WHAT THE TASK REQUIRES => Run through the data and copy out every line that mentions the word "disable".

[Saved entries]

-- Opening Marker --

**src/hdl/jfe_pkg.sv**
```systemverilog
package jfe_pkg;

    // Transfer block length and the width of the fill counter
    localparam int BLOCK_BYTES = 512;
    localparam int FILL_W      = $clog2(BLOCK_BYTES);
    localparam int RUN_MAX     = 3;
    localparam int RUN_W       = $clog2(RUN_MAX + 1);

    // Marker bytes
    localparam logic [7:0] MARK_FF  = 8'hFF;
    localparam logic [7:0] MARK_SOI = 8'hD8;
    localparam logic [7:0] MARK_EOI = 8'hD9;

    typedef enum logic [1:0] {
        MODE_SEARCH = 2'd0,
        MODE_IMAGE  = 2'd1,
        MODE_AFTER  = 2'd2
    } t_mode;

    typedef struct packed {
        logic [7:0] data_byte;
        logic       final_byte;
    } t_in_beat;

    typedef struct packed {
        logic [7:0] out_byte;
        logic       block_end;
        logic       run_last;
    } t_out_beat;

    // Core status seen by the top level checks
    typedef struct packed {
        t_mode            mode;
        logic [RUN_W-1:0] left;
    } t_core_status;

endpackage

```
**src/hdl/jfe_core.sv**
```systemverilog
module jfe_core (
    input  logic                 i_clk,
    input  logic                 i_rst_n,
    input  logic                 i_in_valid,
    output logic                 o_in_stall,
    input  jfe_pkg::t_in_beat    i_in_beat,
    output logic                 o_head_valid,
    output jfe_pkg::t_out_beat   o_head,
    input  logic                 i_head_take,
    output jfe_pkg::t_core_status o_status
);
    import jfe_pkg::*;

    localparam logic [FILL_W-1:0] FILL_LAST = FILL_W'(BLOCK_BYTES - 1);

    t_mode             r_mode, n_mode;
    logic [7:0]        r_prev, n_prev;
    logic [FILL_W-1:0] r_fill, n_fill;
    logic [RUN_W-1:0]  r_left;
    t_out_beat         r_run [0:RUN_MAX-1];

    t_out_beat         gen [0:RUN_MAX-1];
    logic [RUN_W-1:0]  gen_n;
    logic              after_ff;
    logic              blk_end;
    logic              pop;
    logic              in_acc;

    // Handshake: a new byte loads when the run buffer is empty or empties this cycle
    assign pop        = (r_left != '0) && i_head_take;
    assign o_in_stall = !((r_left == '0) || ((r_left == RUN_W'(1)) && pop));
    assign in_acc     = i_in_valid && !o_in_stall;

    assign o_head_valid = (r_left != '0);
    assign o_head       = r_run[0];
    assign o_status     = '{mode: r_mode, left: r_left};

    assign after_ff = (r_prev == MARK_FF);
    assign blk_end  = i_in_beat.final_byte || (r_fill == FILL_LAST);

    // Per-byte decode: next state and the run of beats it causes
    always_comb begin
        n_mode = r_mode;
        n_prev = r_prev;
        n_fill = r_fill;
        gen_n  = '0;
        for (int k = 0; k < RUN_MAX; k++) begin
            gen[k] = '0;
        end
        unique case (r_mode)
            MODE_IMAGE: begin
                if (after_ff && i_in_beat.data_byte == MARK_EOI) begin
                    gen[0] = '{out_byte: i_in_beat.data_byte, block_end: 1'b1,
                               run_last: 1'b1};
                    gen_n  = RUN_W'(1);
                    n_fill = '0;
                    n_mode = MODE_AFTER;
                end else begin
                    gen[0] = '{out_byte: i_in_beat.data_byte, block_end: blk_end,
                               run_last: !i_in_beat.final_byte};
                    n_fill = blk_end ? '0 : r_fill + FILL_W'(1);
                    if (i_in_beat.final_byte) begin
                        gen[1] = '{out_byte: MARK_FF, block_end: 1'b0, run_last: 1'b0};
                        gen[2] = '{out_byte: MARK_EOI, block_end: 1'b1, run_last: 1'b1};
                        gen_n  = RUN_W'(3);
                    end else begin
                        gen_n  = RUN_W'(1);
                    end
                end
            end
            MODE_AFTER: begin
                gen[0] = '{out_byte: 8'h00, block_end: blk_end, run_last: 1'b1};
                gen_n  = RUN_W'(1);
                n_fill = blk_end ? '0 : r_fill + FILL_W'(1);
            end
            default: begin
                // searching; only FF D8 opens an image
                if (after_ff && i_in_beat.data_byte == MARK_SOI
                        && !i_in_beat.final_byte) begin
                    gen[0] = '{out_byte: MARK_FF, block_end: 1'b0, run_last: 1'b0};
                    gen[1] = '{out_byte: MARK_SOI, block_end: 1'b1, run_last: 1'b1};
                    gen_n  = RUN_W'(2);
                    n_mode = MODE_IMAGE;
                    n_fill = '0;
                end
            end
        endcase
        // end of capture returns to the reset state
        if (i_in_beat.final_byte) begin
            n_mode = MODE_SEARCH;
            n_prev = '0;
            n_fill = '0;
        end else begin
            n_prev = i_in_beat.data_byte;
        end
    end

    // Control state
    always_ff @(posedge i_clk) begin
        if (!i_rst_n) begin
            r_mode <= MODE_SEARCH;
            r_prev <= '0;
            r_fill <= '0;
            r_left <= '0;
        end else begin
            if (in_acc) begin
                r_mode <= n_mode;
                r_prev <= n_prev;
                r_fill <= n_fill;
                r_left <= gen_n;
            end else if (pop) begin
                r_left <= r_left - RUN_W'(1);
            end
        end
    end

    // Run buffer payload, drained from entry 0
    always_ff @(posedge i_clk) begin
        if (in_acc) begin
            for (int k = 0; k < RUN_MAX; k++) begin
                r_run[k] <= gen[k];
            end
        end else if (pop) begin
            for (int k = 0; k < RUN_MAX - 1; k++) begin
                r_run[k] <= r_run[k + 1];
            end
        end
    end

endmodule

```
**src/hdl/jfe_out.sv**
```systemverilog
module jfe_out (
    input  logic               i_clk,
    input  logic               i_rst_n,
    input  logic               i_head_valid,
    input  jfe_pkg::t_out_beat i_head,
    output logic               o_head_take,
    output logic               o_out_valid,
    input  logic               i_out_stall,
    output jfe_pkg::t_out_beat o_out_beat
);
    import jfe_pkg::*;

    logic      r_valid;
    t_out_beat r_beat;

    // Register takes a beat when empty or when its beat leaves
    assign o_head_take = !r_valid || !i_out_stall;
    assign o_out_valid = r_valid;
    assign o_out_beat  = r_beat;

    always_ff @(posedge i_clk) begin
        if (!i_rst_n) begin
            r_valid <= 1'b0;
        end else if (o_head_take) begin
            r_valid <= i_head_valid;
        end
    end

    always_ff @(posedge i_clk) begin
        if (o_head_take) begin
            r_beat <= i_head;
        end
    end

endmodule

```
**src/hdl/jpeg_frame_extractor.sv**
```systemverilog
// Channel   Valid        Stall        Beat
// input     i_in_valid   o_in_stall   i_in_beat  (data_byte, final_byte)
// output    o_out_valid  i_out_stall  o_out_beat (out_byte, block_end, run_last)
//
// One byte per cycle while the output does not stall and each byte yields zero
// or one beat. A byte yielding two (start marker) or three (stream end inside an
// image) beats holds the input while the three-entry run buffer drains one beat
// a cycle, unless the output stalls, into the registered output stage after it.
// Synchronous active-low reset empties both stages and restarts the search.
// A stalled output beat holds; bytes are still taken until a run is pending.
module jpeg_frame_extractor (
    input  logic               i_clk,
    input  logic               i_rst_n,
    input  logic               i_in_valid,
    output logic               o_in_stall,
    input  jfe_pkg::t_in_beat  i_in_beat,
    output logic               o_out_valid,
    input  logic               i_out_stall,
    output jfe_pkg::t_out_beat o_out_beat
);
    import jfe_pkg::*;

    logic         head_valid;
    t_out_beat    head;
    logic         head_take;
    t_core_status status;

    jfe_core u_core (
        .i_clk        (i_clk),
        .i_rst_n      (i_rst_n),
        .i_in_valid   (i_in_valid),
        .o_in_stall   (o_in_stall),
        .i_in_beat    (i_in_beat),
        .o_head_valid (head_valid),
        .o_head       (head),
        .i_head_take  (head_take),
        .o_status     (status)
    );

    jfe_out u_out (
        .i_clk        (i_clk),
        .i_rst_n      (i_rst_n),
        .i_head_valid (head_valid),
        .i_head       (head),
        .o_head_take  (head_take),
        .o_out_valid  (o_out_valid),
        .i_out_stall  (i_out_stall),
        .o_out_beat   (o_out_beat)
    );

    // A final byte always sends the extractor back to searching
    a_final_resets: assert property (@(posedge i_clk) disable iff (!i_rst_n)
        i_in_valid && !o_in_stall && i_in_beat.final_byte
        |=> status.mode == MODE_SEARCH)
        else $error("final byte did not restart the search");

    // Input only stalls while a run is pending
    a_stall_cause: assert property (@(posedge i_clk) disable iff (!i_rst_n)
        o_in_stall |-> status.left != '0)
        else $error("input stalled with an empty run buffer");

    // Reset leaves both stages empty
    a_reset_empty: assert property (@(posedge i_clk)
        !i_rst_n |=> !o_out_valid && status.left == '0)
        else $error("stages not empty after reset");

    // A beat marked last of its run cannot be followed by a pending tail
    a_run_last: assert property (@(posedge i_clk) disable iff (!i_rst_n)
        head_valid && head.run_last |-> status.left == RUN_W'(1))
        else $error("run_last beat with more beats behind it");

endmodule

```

-- Closing Marker --

COMPLETED TASK =>
    a_final_resets: assert property (@(posedge i_clk) disable iff (!i_rst_n)
    a_stall_cause: assert property (@(posedge i_clk) disable iff (!i_rst_n)
    a_run_last: assert property (@(posedge i_clk) disable iff (!i_rst_n)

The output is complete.